Task to complete
In this material, which lines include the string "indices"? Show them.

Exercise input
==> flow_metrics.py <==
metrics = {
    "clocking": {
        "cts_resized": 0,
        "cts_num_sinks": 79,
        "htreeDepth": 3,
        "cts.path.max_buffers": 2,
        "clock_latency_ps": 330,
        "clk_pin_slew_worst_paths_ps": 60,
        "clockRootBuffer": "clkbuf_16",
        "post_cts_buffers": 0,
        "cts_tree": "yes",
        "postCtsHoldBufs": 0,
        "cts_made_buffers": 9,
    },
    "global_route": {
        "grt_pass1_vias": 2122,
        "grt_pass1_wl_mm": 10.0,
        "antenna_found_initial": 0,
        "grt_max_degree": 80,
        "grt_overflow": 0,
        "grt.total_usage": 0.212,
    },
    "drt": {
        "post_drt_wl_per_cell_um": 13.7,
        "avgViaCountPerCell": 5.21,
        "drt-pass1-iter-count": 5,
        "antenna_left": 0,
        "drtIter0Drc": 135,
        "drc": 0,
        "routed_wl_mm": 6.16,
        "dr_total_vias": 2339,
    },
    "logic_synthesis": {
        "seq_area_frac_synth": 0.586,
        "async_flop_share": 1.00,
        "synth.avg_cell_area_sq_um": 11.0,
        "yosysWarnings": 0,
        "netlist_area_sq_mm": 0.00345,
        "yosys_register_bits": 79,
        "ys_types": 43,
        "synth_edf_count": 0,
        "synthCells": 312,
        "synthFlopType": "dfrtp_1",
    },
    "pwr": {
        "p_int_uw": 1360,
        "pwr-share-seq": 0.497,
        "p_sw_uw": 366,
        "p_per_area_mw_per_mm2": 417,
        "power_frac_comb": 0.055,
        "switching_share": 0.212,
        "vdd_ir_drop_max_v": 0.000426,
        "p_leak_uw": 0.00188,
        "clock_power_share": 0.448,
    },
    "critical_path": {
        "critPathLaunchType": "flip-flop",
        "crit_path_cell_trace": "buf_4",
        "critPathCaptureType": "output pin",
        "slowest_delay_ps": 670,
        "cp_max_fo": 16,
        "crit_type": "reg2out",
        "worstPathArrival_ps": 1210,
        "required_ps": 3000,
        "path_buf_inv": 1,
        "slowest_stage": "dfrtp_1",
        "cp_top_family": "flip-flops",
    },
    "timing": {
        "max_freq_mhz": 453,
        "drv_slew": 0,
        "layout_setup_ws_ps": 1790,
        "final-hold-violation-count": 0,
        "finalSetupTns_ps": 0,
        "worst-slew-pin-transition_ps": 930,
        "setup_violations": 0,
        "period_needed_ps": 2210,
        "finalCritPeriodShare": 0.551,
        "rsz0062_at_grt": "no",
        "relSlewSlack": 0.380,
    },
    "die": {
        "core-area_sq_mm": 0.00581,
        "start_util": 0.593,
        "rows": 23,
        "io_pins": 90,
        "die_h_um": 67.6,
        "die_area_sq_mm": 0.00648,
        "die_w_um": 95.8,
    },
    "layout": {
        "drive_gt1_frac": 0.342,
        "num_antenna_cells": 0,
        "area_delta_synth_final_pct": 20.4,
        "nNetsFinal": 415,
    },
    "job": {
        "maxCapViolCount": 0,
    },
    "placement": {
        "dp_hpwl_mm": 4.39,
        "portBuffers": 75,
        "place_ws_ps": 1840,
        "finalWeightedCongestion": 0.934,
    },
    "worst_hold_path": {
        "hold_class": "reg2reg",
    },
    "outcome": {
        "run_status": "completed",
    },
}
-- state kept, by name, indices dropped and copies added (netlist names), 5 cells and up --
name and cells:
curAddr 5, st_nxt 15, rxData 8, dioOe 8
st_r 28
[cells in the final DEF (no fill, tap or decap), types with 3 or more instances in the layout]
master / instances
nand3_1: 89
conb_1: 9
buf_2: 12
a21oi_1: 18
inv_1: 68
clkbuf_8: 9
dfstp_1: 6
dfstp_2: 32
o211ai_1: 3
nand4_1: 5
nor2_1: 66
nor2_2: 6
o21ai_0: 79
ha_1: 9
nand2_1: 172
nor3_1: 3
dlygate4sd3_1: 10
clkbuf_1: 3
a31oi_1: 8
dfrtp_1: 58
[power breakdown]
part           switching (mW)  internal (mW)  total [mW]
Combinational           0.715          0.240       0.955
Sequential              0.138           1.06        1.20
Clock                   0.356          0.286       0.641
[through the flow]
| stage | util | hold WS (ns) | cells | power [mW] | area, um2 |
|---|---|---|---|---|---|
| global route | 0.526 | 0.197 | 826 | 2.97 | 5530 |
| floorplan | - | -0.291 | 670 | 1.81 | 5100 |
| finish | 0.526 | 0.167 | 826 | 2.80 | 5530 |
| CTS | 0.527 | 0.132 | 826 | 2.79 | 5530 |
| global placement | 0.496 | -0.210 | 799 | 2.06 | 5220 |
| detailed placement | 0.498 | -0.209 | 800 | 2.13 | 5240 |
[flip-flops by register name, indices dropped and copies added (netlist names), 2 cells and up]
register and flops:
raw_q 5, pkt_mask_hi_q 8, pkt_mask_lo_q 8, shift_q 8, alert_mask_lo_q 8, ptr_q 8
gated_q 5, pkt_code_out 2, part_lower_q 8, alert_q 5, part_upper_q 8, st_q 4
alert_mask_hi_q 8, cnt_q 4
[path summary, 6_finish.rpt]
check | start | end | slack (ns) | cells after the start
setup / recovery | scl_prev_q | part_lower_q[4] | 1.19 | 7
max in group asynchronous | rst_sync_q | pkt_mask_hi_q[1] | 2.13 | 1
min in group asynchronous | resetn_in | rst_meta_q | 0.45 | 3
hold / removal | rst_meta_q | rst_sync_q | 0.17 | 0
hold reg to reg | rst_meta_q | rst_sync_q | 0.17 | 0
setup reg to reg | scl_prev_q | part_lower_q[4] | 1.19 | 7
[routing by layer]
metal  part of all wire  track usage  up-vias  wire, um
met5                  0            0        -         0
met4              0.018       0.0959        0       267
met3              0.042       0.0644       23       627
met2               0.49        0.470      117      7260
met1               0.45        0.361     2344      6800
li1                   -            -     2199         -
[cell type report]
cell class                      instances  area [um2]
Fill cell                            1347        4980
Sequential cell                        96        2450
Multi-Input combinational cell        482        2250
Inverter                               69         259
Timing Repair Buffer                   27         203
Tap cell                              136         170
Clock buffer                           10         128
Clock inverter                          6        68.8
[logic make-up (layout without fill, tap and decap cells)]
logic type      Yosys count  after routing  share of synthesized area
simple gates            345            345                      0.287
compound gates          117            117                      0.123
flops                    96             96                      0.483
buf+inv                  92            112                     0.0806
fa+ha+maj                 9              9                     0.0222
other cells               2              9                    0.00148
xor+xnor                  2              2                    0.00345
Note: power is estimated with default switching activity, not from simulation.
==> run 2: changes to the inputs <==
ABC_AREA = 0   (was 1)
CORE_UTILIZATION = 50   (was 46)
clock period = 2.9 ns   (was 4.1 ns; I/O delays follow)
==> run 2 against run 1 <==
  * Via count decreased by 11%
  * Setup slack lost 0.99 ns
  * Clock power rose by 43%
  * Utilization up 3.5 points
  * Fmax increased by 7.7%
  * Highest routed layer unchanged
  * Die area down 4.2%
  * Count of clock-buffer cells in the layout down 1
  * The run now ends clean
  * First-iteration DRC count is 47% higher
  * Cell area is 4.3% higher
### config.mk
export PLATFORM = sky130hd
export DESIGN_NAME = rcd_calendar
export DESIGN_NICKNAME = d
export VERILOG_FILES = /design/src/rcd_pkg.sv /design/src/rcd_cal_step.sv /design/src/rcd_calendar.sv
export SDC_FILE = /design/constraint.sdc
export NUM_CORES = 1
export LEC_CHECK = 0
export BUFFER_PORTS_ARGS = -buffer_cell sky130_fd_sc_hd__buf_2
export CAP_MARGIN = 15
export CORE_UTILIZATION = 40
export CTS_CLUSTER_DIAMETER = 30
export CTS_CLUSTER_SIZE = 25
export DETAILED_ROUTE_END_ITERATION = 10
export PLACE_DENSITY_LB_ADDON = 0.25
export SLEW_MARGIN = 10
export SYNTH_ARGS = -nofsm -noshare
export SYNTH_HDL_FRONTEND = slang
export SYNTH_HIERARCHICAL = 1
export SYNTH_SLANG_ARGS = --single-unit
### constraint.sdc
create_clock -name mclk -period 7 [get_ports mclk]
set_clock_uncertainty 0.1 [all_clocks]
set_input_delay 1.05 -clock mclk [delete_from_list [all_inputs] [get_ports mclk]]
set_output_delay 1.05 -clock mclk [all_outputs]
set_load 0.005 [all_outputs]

Problem solution
-- state kept, by name, indices dropped and copies added (netlist names), 5 cells and up --
[flip-flops by register name, indices dropped and copies added (netlist names), 2 cells and up]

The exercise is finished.